I've watched four episodes now, and I have some reservations, but that's because the quality is high. The issues you might have with it are the result of being able to watch it at a level of engagement rather than making embarrassed excuses. Andrew Lincoln does a really good job I think, and the new character Daryl seems to be a welcome addition - a working class man who isn't servile or dumb as rocks. So pretty hot in my opinion. Alas the female characters continue to be dreadful. I feel the whole thing is quite conservative. Frank Darabont directed Shawshank and The Green Mile: so that sort of soft conservative.
My thought is that all shows where groups of people are fighting inhuman monsters allow us guilt-free return to our killer roots - for example the Alien films seem to be nostalgic for the paleolithic (to me). I think the nostalgia in Walking Dead is for a Feudal society built around war: small scale hand-to-hand-combat war. Those societies are probably in all history those where the warrior class of men have the most clear cut authority over all other people - because they put themselves on the line every day to defend the group - and there was no doubt that their fighting was good and necessary. How much simpler then.
In The Walking Dead the women, like a chorus, often repeat 'Civilisation has ended', 'The world has come to an end'. But it's not a new world now, it's an old world come back. It may be Darabont thinks he is portraying the primal human world, the stripped down core. I don't think he is; I think this is just one of the ways that humans can be. There is no primal human reason why women can only mourn and never fight. In countries where there are vicious animals women will pick up weapons; they never do (so far) in this show. It's more Ancient Greek than it's Paleolithic.
So why am I going on about this aspect? I suppose because it interests me. Not just in relation to this show, but the way that genre shows seem to recreate real or imagined pasts. And you know, clearly there is meat in a show which allows you to ruminate in this way. Meat!
At least they showed some guts
I still haven't plucked up the courage to watch the first ep of this. I love zombies but I hate nightmares, and your post a while back saying you had to step away from the first ep because it was so frightening has put me off a bit!
It is genuinely one of the most scary TV shows I have ever seen. But then zombies do scare me a lot.
Great post, thank you. I watched episode 3 last night and was incredibly frustrated with the scene with all the women washing clothes by the river, gossiping about their vibrators, and then the whole thing with the abusive husband comes along and how the battered wife falls all over him as soon as the other guy stopped beating him up. I couldn't articulate why that scene frustrated me so much except that, as you said, all the female characters are just dreadful at this point, and seem to just have submitted themselves to a specific role without even questioning it. (I suspect the frustration also comes from the fact that you can see shades of it now, just in life in general, in the office etc.)

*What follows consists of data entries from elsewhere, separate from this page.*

`src/rtl/i2c_eng_pkg.sv`:
```
package i2c_eng_pkg;

  typedef enum logic [2:0] {
    OP_NOP     = 3'd0,
    OP_START   = 3'd1,
    OP_WRITE   = 3'd2,
    OP_READ    = 3'd3,
    OP_STOP    = 3'd4,
    OP_RESTART = 3'd5
  } i2c_op_e;

  typedef enum logic [3:0] {
    S_IDLE,  // bus not owned, lines released
    S_STA,   // lines released, waiting for SCL high, setup time
    S_STB,   // SDA low with SCL high: start hold
    S_HOLD,  // bus owned, SCL low, waiting for a command
    S_BLO,   // bit low phase
    S_BHI,   // bit high phase
    S_RLO,   // repeated start: SCL low, SDA released
    S_PLO,   // stop: SCL low, SDA low
    S_PHI,   // stop: SCL high, SDA low
    S_PREL   // stop: SDA released, bus free time
  } eng_st_e;

endpackage

```
`src/rtl/i2c_rst_sync.sv`:
```
module i2c_rst_sync #(
  parameter int STAGES = 2
) (
  input  logic clk_i,
  input  logic rst_ni,
  output logic rst_no
);
  logic [STAGES-1:0] chain_q;

  always_ff @(posedge clk_i or negedge rst_ni) begin
    if (!rst_ni) chain_q <= '0;
    else         chain_q <= {chain_q[STAGES-2:0], 1'b1};
  end

  assign rst_no = chain_q[STAGES-1];
endmodule

```
`src/rtl/i2c_line_sync.sv`:
```
module i2c_line_sync #(
  parameter int STAGES = 2,
  parameter int LINES  = 2
) (
  input  logic             clk_i,
  input  logic             rst_ni,
  input  logic [LINES-1:0] line_i,
  output logic [LINES-1:0] line_o
);
  for (genvar g = 0; g < LINES; g++) begin : g_line
    logic [STAGES-1:0] ff_q;
    // released lines idle high, so the chain resets to ones
    always_ff @(posedge clk_i or negedge rst_ni) begin
      if (!rst_ni) ff_q <= '1;
      else         ff_q <= {ff_q[STAGES-2:0], line_i[g]};
    end
    assign line_o[g] = ff_q[STAGES-1];
  end
endmodule

```
`src/rtl/i2c_bus_watch.sv`:
```
module i2c_bus_watch (
  input  logic clk_i,
  input  logic rst_ni,
  input  logic scl_s_i,
  input  logic sda_s_i,
  input  logic arb_evt_i,
  output logic bus_free_o
);
  logic scl_prev_q, sda_prev_q, free_q;
  logic free_d, stop_seen;

  assign stop_seen = scl_s_i && scl_prev_q && sda_s_i && !sda_prev_q;

  always_comb begin
    free_d = free_q;
    if (arb_evt_i)      free_d = 1'b0;
    else if (stop_seen) free_d = 1'b1;
  end

  always_ff @(posedge clk_i or negedge rst_ni) begin
    if (!rst_ni) begin
      scl_prev_q <= 1'b1;
      sda_prev_q <= 1'b1;
      free_q     <= 1'b1;
    end else begin
      scl_prev_q <= scl_s_i;
      sda_prev_q <= sda_s_i;
      free_q     <= free_d;
    end
  end

  assign bus_free_o = free_q;


  blocked_until_stop_chk: assert property (@(posedge clk_i) disable iff (!rst_ni)
    (!free_q && !stop_seen) |=> !free_q);
endmodule

```
`src/rtl/i2c_xact_engine.sv`:
```
module i2c_xact_engine
  import i2c_eng_pkg::*;
#(
  parameter int DIV_W       = 8,
  parameter int SYNC_STAGES = 2
) (
  input  logic             clk_i,
  input  logic             rst_ni,
  input  logic             cmd_valid_i,
  input  logic [2:0]       cmd_op_i,
  input  logic [7:0]       cmd_wdata_i,
  input  logic             cmd_nack_i,
  input  logic [DIV_W-1:0] lo_cnt_i,
  input  logic [DIV_W-1:0] hi_cnt_i,
  input  logic             scl_i,
  input  logic             sda_i,
  output logic             scl_oe_o,
  output logic             sda_oe_o,
  output logic             busy_o,
  output logic             done_o,
  output logic [7:0]       rdata_o,
  output logic             nack_o,
  output logic             arb_lost_o
);
  localparam int              BIT_W    = 4;
  localparam logic [BIT_W-1:0] ACK_SLOT = BIT_W'(8);
  localparam logic [DIV_W-1:0] ONE      = DIV_W'(1);

  logic rst_n_i, scl_s, sda_s, bus_free, arb_evt;
  logic [1:0] lines_s;

  i2c_rst_sync #(.STAGES(SYNC_STAGES)) u_rst (
    .clk_i(clk_i), .rst_ni(rst_ni), .rst_no(rst_n_i));

  i2c_line_sync #(.STAGES(SYNC_STAGES), .LINES(2)) u_sync (
    .clk_i(clk_i), .rst_ni(rst_n_i), .line_i({scl_i, sda_i}), .line_o(lines_s));
  assign scl_s = lines_s[1];
  assign sda_s = lines_s[0];

  i2c_bus_watch u_watch (
    .clk_i(clk_i), .rst_ni(rst_n_i), .scl_s_i(scl_s), .sda_s_i(sda_s),
    .arb_evt_i(arb_evt), .bus_free_o(bus_free));

  eng_st_e          st_q, st_d;
  logic [DIV_W-1:0] cnt_q, cnt_d;
  logic [BIT_W-1:0] bit_q, bit_d;
  logic [7:0]       sh_q, sh_d, rdata_q, rdata_d;
  logic             rd_q, rd_d, mn_q, mn_d, samp_q, samp_d;
  logic             nack_q, nack_d, arb_q, arb_d;
  logic             scl_oe_q, scl_oe_d, sda_oe_q, sda_oe_d, done_q, done_d;

  logic [DIV_W-1:0] lo_lim, hi_lim;
  logic             lo_end, hi_end, sample_pt, samp_now, arb_hit, bit_drive, scl_fall;
  i2c_op_e          op;

  assign op        = i2c_op_e'(cmd_op_i);
  assign lo_lim    = (lo_cnt_i == '0) ? ONE : lo_cnt_i;
  assign hi_lim    = (hi_cnt_i == '0) ? ONE : hi_cnt_i;
  assign lo_end    = (cnt_q >= lo_lim - ONE);
  assign hi_end    = scl_s && (cnt_q >= hi_lim - ONE);
  assign sample_pt = (st_q == S_BHI) && scl_s && (cnt_q == '0);
  assign samp_now  = sample_pt ? sda_s : samp_q;
  assign arb_hit   = sample_pt && !rd_q && (bit_q < ACK_SLOT) && sh_q[7] && !sda_s;

  // next-state process
  always_comb begin
    st_d = st_q;  cnt_d = cnt_q;  bit_d = bit_q;  sh_d = sh_q;
    rd_d = rd_q;  mn_d = mn_q;    samp_d = samp_q;
    nack_d = nack_q;  arb_d = arb_q;  rdata_d = rdata_q;
    arb_evt = 1'b0;
    unique case (st_q)
      S_IDLE: begin
        if (cmd_valid_i && op == OP_START && bus_free) begin
          st_d = S_STA;  cnt_d = '0;  arb_d = 1'b0;  nack_d = 1'b0;
        end
      end
      S_HOLD: begin
        if (cmd_valid_i) begin
          unique case (op)
            OP_RESTART: begin st_d = S_RLO; cnt_d = '0; nack_d = 1'b0; end
            OP_STOP:    begin st_d = S_PLO; cnt_d = '0; nack_d = 1'b0; end
            OP_WRITE: if (!nack_q) begin
              st_d = S_BLO;  cnt_d = '0;  bit_d = '0;  sh_d = cmd_wdata_i;  rd_d = 1'b0;
            end
            OP_READ: if (!nack_q) begin
              st_d = S_BLO;  cnt_d = '0;  bit_d = '0;  sh_d = 8'hFF;  rd_d = 1'b1;
              mn_d = cmd_nack_i;
            end
            default: ;
          endcase
        end
      end
      S_STA: begin
        if (hi_end)     begin st_d = S_STB; cnt_d = '0; end
        else if (scl_s) cnt_d = cnt_q + ONE;
      end
      S_STB: begin
        if (cnt_q >= hi_lim - ONE) begin st_d = S_HOLD; cnt_d = '0; end
        else                       cnt_d = cnt_q + ONE;
      end
      S_BLO: begin
        if (lo_end) begin st_d = S_BHI; cnt_d = '0; end
        else        cnt_d = cnt_q + ONE;
      end
      S_BHI: begin
        if (arb_hit) begin
          st_d = S_IDLE;  arb_d = 1'b1;  arb_evt = 1'b1;  cnt_d = '0;
        end else if (scl_s) begin
          if (sample_pt) samp_d = sda_s;
          if (hi_end) begin
            cnt_d = '0;
            if (bit_q == ACK_SLOT) begin
              st_d = S_HOLD;
              if (rd_q) rdata_d = sh_q;
              else      nack_d  = samp_now;
            end else begin
              sh_d  = {sh_q[6:0], samp_now};
              bit_d = bit_q + BIT_W'(1);
              st_d  = S_BLO;
            end
          end else begin
            cnt_d = cnt_q + ONE;
          end
        end
      end
      S_RLO: begin
        if (lo_end) begin st_d = S_STA; cnt_d = '0; end
        else        cnt_d = cnt_q + ONE;
      end
      S_PLO: begin
        if (lo_end) begin st_d = S_PHI; cnt_d = '0; end
        else        cnt_d = cnt_q + ONE;
      end
      S_PHI: begin
        if (hi_end)     begin st_d = S_PREL; cnt_d = '0; end
        else if (scl_s) cnt_d = cnt_q + ONE;
      end
      S_PREL: begin
        if (cnt_q >= hi_lim - ONE) begin st_d = S_IDLE; cnt_d = '0; end
        else                       cnt_d = cnt_q + ONE;
      end
      default: st_d = S_IDLE;
    endcase
  end

  // line enables for the next state; SDA holds for one cycle when SCL falls
  always_comb begin
    unique case (st_d)
      S_HOLD, S_BLO, S_RLO, S_PLO: scl_oe_d = 1'b1;
      default:                     scl_oe_d = 1'b0;
    endcase
    scl_fall  = scl_oe_d && !scl_oe_q;
    bit_drive = (bit_d == ACK_SLOT) ? (rd_d && !mn_d) : !sh_d[7];
    unique case (st_d)
      S_STB, S_PHI: sda_oe_d = 1'b1;
      S_HOLD, S_BHI: sda_oe_d = sda_oe_q;
      S_BLO:        sda_oe_d = scl_fall ? sda_oe_q : bit_drive;
      S_RLO:        sda_oe_d = scl_fall ? sda_oe_q : 1'b0;
      S_PLO:        sda_oe_d = scl_fall ? sda_oe_q : 1'b1;
      default:      sda_oe_d = 1'b0;
    endcase
    done_d = (st_q != S_IDLE) && (st_q != S_HOLD) && ((st_d == S_IDLE) || (st_d == S_HOLD));
  end

  // register process
  always_ff @(posedge clk_i or negedge rst_n_i) begin
    if (!rst_n_i) begin
      st_q <= S_IDLE;  cnt_q <= '0;  bit_q <= '0;  sh_q <= '0;
      rd_q <= 1'b0;    mn_q <= 1'b0; samp_q <= 1'b1;
      nack_q <= 1'b0;  arb_q <= 1'b0; rdata_q <= '0;
      scl_oe_q <= 1'b0; sda_oe_q <= 1'b0; done_q <= 1'b0;
    end else begin
      st_q <= st_d;  cnt_q <= cnt_d;  bit_q <= bit_d;  sh_q <= sh_d;
      rd_q <= rd_d;  mn_q <= mn_d;    samp_q <= samp_d;
      nack_q <= nack_d;  arb_q <= arb_d;  rdata_q <= rdata_d;
      scl_oe_q <= scl_oe_d;  sda_oe_q <= sda_oe_d;  done_q <= done_d;
    end
  end

  assign scl_oe_o   = scl_oe_q;
  assign sda_oe_o   = sda_oe_q;
  assign busy_o     = (st_q != S_IDLE) && (st_q != S_HOLD);
  assign done_o     = done_q;
  assign rdata_o    = rdata_q;
  assign nack_o     = nack_q;
  assign arb_lost_o = arb_q;


  arb_release_chk: assert property (@(posedge clk_i) disable iff (!rst_n_i)
    $rose(arb_q) |-> (!scl_oe_q && !sda_oe_q && done_q));

  sda_still_hi_chk: assert property (@(posedge clk_i) disable iff (!rst_n_i)
    (st_q == S_BHI && $past(st_q) == S_BHI) |-> $stable(sda_oe_q));

  stretch_wait_chk: assert property (@(posedge clk_i) disable iff (!rst_n_i)
    (st_q == S_BHI && !scl_s) |=> (st_q == S_BHI));

  refuse_start_chk: assert property (@(posedge clk_i) disable iff (!rst_n_i)
    (st_q == S_IDLE && !bus_free && cmd_valid_i) |=> (st_q == S_IDLE));

  nack_block_chk: assert property (@(posedge clk_i) disable iff (!rst_n_i)
    (st_q == S_HOLD && nack_q && cmd_valid_i && (op == OP_WRITE || op == OP_READ))
      |=> (st_q == S_HOLD && scl_oe_q));

  done_pulse_chk: assert property (@(posedge clk_i) disable iff (!rst_n_i)
    done_q |=> !done_q);
endmodule

```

The feeling also struck me earlier in the episode where they found the lone zombie eating that deer and all the men circle around bashing it while the women sort of just clutch each other and look on. It's frustrating to see how quickly we take to that kind of gender-specific division in this kind of society, probably even more frustrating because I suspect it is how it would play out, by and large, if we got put into the same situation.
My thought is that all shows where groups of people are fighting inhuman monsters allow us guilt-free return to our killer roots
Totally agreed. And the fact that they're not doing that, just yet, is actually making me disengage because I simply can't empathise with why, say, they'd go back for Marle (Merle?) when he's so clearly a liability to the survival of the group at large. I'd argue that this kind of world is not at all suited to the morality principles we've built up in society, and that we need to adapt as soon as possible to the new way of things because god knows the old ways aren't coming back.
Yes, I have a contradictory feeling, which is both that women wouldn't really behave like that, and that it is an annoying dramatisation of a gender dynamic that you do see, as you say in the office or wherever.
I am pretty sure in countries where there are, you know, bears or something, a woman would pick up a gun and shoot the damn thing if it came in her house.